USB 3.0 to Deliver a Tenfold Speed Increase - kwamenum86
http://blog.wired.com/gadgets/2008/11/superspeed-us-1.html

======
natch
Speed is great, but the sad thing is that Microsoft now gets to pull out what
I suspect is their old hardware-versus-OS-upgrade-lockstep cash cow playbook:

Step 1: Push new industry standard hardware device protocol.

Step 2: Offer free help to hardware manufacturers (both for PCs and
peripherals) to encourage them to add the new connector.

Step 3: Strong-arm PC manufacturers to remove old hardware connectors, using
carrot-and-stick approach with the terms of their OEM Windows license deals.

Step 4: Sweet talk peripherals manufacturers, bribing them with offers of co-
advertising, cross promotion, acceleration of driver development, delaying of
driver development for intransigent competitors, and possibly wads of cash, to
convince them to drop old hardware connector from their products, so anyone
buying a mouse, keyboard, digital camera, scanner, printer, joystick, or
anything else, will need an operating system that supports the new hardware.

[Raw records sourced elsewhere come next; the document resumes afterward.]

--- src/rtl/fm_slot_pkg.sv ---
`default_nettype none

package fm_slot_pkg;

	// one operator slot per clock, the frame wraps after the last slot
	// 32 slots matches 8 channels x 4 operators
	localparam int DEF_SLOTS = 32;

	// slot counter width, enough for the largest frame
	localparam int SLOT_W = 5;

	// smaller frames (4..32, power of two) reuse the same counter,
	// it simply wraps earlier

endpackage

`default_nettype wire

--- src/rtl/fm_sample_pkg.sv ---
`default_nettype none

package fm_sample_pkg;

	// operator output as it leaves the phase/envelope engine
	localparam int OP_W = 14;

	// noise generator output, signed
	localparam int NOISE_W = 10;

	// noise sits in the upper bits of the operator word
	localparam int NOISE_SHIFT = OP_W - NOISE_W;

	// 32 full-scale slots need 14 + 5 bits
	localparam int ACC_W = 19;

	// sample width presented to the DAC stage
	localparam int OUT_W = 16;

	// clamp limits for the frame sum
	localparam int OUT_MAX = 32767;
	localparam int OUT_MIN = -32768;

	// float DAC format, 10 bit signed mantissa and 3 bit exponent
	localparam int MAN_W = 10;
	localparam int EXP_W = 3;

endpackage

`default_nettype wire
--- src/rtl/fm_mix_top.sv ---
`default_nettype none

module fm_mix_top #(
	parameter int SLOTS = fm_slot_pkg::DEF_SLOTS
) (
	input  logic                                   clk,
	input  logic                                   rst,
	input  logic signed [fm_sample_pkg::OP_W-1:0]    op_out,
	input  logic        [1:0]                      rl,
	input  logic                                   ne,
	input  logic signed [fm_sample_pkg::NOISE_W-1:0] noise,
	output logic signed [fm_sample_pkg::OUT_W-1:0]   left,
	output logic signed [fm_sample_pkg::OUT_W-1:0]   right,
	output logic signed [fm_sample_pkg::OUT_W-1:0]   xleft,
	output logic signed [fm_sample_pkg::OUT_W-1:0]   xright,
	output logic                                   sample_valid
);

	// registered slot stream
	logic signed [fm_sample_pkg::OP_W-1:0] op_val;
	logic                                en_left;
	logic                                en_right;
	logic                                zero;

	// per side frame samples
	logic signed [fm_sample_pkg::OUT_W-1:0] sample_left;
	logic signed [fm_sample_pkg::OUT_W-1:0] sample_right;
	logic                                 valid_left;
	logic                                 valid_right;

	fm_slot_seq #(
		.SLOTS (SLOTS)
	) u_seq (
		.clk      (clk),
		.rst      (rst),
		.op_out   (op_out),
		.rl       (rl),
		.ne       (ne),
		.noise    (noise),
		.op_val   (op_val),
		.en_left  (en_left),
		.en_right (en_right),
		.zero     (zero)
	);

	fm_chan_acc u_acc_left (
		.clk          (clk),
		.rst          (rst),
		.zero         (zero),
		.en           (en_left),
		.op_val       (op_val),
		.sample       (sample_left),
		.sample_valid (valid_left)
	);

	fm_chan_acc u_acc_right (
		.clk          (clk),
		.rst          (rst),
		.zero         (zero),
		.en           (en_right),
		.op_val       (op_val),
		.sample       (sample_right),
		.sample_valid (valid_right)
	);

	// both sides share the frame timing, left valid stands for both
	fm_dac_float u_dac_left (
		.clk       (clk),
		.rst       (rst),
		.sample    (sample_left),
		.in_valid  (valid_left),
		.lin       (left),
		.exact     (xleft),
		.out_valid (sample_valid)
	);

	fm_dac_float u_dac_right (
		.clk       (clk),
		.rst       (rst),
		.sample    (sample_right),
		.in_valid  (valid_right),
		.lin       (right),
		.exact     (xright),
		.out_valid ()
	);

endmodule

`default_nettype wire

--- src/rtl/fm_dac_float.sv ---
`default_nettype none

module fm_dac_float (
	input  logic                                 clk,
	input  logic                                 rst,
	input  logic signed [fm_sample_pkg::OUT_W-1:0] sample,
	input  logic                                 in_valid,
	output logic signed [fm_sample_pkg::OUT_W-1:0] lin,
	output logic signed [fm_sample_pkg::OUT_W-1:0] exact,
	output logic                                 out_valid
);

	// a 16 bit sample shifted right by 6 always fits 10 bits
	localparam int MAX_EXP = fm_sample_pkg::OUT_W - fm_sample_pkg::MAN_W;

	// mantissa range
	localparam int MAN_MAX = 2 ** (fm_sample_pkg::MAN_W - 1) - 1;
	localparam int MAN_MIN = -(2 ** (fm_sample_pkg::MAN_W - 1));

	logic        [fm_sample_pkg::EXP_W-1:0] exp_sel;
	logic        [fm_sample_pkg::EXP_W-1:0] exp_q;
	logic signed [fm_sample_pkg::MAN_W-1:0] man;
	logic signed [fm_sample_pkg::OUT_W-1:0] lin_next;

	// true when a shifted value is a valid signed mantissa
	function automatic logic fits_man(input logic signed [fm_sample_pkg::OUT_W-1:0] v);
		fits_man = (v >= MAN_MIN) && (v <= MAN_MAX);
	endfunction

	// scan from the top down so the smallest fitting exponent wins
	always_comb begin
		exp_sel = fm_sample_pkg::EXP_W'(MAX_EXP);
		for (int e = MAX_EXP; e >= 0; e--) begin
			if (fits_man(sample >>> e)) begin
				exp_sel = fm_sample_pkg::EXP_W'(e);
			end
		end
	end

	// arithmetic shift drops the low bits and rounds toward -inf
	assign man = fm_sample_pkg::MAN_W'(sample >>> exp_sel);

	// what the serial DAC actually reproduces
	assign lin_next = fm_sample_pkg::OUT_W'(man) <<< exp_sel;

	always_ff @(posedge clk) begin
		if (rst) begin
			lin       <= '0;
			exact     <= '0;
			exp_q     <= '0;
			out_valid <= 1'b0;
		end else begin
			out_valid <= in_valid;
			// hold the last sample between frames
			if (in_valid) begin
				lin   <= lin_next;
				exact <= sample;
				exp_q <= exp_sel;
			end
		end
	end

	// quantization error is below one step of the chosen exponent
	a_quant_err: assert property (@(posedge clk) disable iff (rst)
		in_valid |=> (lin <= exact) && ((exact - lin) < (1 << exp_q)));

endmodule

`default_nettype wire

--- src/rtl/fm_chan_acc.sv ---
`default_nettype none

module fm_chan_acc (
	input  logic                                 clk,
	input  logic                                 rst,
	input  logic                                 zero,
	input  logic                                 en,
	input  logic signed [fm_sample_pkg::OP_W-1:0]  op_val,
	output logic signed [fm_sample_pkg::OUT_W-1:0] sample,
	output logic                                 sample_valid
);

	logic signed [fm_sample_pkg::ACC_W-1:0] sum;
	logic signed [fm_sample_pkg::ACC_W-1:0] slot_term;
	logic signed [fm_sample_pkg::OUT_W-1:0] sum_sat;

	// the first frame start after reset closes an empty frame
	logic primed;

	// sign extended slot, or nothing when this side is not panned
	assign slot_term = en ? fm_sample_pkg::ACC_W'(op_val) : '0;

	// clamp the frame sum to the 16 bit sample range
	always_comb begin
		if (sum > fm_sample_pkg::OUT_MAX) begin
			sum_sat = fm_sample_pkg::OUT_W'(fm_sample_pkg::OUT_MAX);
		end else if (sum < fm_sample_pkg::OUT_MIN) begin
			sum_sat = fm_sample_pkg::OUT_W'(fm_sample_pkg::OUT_MIN);
		end else begin
			sum_sat = fm_sample_pkg::OUT_W'(sum);
		end
	end

	always_ff @(posedge clk) begin
		if (rst) begin
			sum          <= '0;
			sample       <= '0;
			sample_valid <= 1'b0;
			primed       <= 1'b0;
		end else begin
			sample_valid <= 1'b0;
			if (zero) begin
				// close the previous frame and restart with slot 0
				sample       <= sum_sat;
				sample_valid <= primed;
				primed       <= 1'b1;
				sum          <= slot_term;
			end else begin
				sum <= sum + slot_term;
			end
		end
	end

	// adding two values of the same sign must keep that sign,
	// otherwise the 19 bit sum has wrapped
	a_no_wrap: assert property (@(posedge clk) disable iff (rst)
		!zero |=> ($past(sum[fm_sample_pkg::ACC_W-1]) != $past(slot_term[fm_sample_pkg::ACC_W-1]))
			|| (sum[fm_sample_pkg::ACC_W-1] == $past(sum[fm_sample_pkg::ACC_W-1])));

endmodule

`default_nettype wire

--- src/rtl/fm_slot_seq.sv ---
`default_nettype none

module fm_slot_seq #(
	parameter int SLOTS = fm_slot_pkg::DEF_SLOTS
) (
	input  logic                                   clk,
	input  logic                                   rst,
	input  logic signed [fm_sample_pkg::OP_W-1:0]    op_out,
	input  logic        [1:0]                      rl,
	input  logic                                   ne,
	input  logic signed [fm_sample_pkg::NOISE_W-1:0] noise,
	output logic signed [fm_sample_pkg::OP_W-1:0]    op_val,
	output logic                                   en_left,
	output logic                                   en_right,
	output logic                                   zero
);

	// index of the noise slot
	localparam logic [fm_slot_pkg::SLOT_W-1:0] LAST_SLOT = fm_slot_pkg::SLOT_W'(SLOTS - 1);

	logic [fm_slot_pkg::SLOT_W-1:0] cnt;
	logic                           last;
	logic signed [fm_sample_pkg::OP_W-1:0] noise_op;
	logic signed [fm_sample_pkg::OP_W-1:0] op_sel;

	assign last = (cnt == LAST_SLOT);

	// noise x16 with the low bits padded by zeros
	assign noise_op = {noise, {fm_sample_pkg::NOISE_SHIFT{1'b0}}};

	// noise only replaces the operator in the last slot
	assign op_sel = (last && ne) ? noise_op : op_out;

	// slot counter starts at 0 on the first cycle out of reset
	always_ff @(posedge clk) begin
		if (rst) begin
			cnt <= '0;
		end else if (last) begin
			cnt <= '0;
		end else begin
			cnt <= cnt + 1'b1;
		end
	end

	// pan bits and frame start flag of the registered slot
	always_ff @(posedge clk) begin
		if (rst) begin
			en_left  <= 1'b0;
			en_right <= 1'b0;
			zero     <= 1'b0;
		end else begin
			en_left  <= rl[0];
			en_right <= rl[1];
			zero     <= (cnt == '0);
		end
	end

	// slot payload aligned with the flags above
	always_ff @(posedge clk) begin
		op_val <= op_sel;
	end

	// frame start comes back after exactly SLOTS cycles and not before
	a_zero_period: assert property (@(posedge clk) disable iff (rst)
		zero |=> !zero [*SLOTS-1] ##1 zero);

endmodule

`default_nettype wire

Step 5: Roll out new operating system (Windows Menudo, or whatever crap name
they give it) that supports both new and old connectors

Step 6: Deliberately refrain from publishing simple patch for old operating
system that would provide compatibility with new hardware.

Step 7: If possible, put in place technical and legal mechanisms to prevent or
impede third parties from adding compatibility with new hardware to old
operating system.

Step 8: Sit back and watch the dollars come in, as everyone is forced to
upgrade to Windows Menudo.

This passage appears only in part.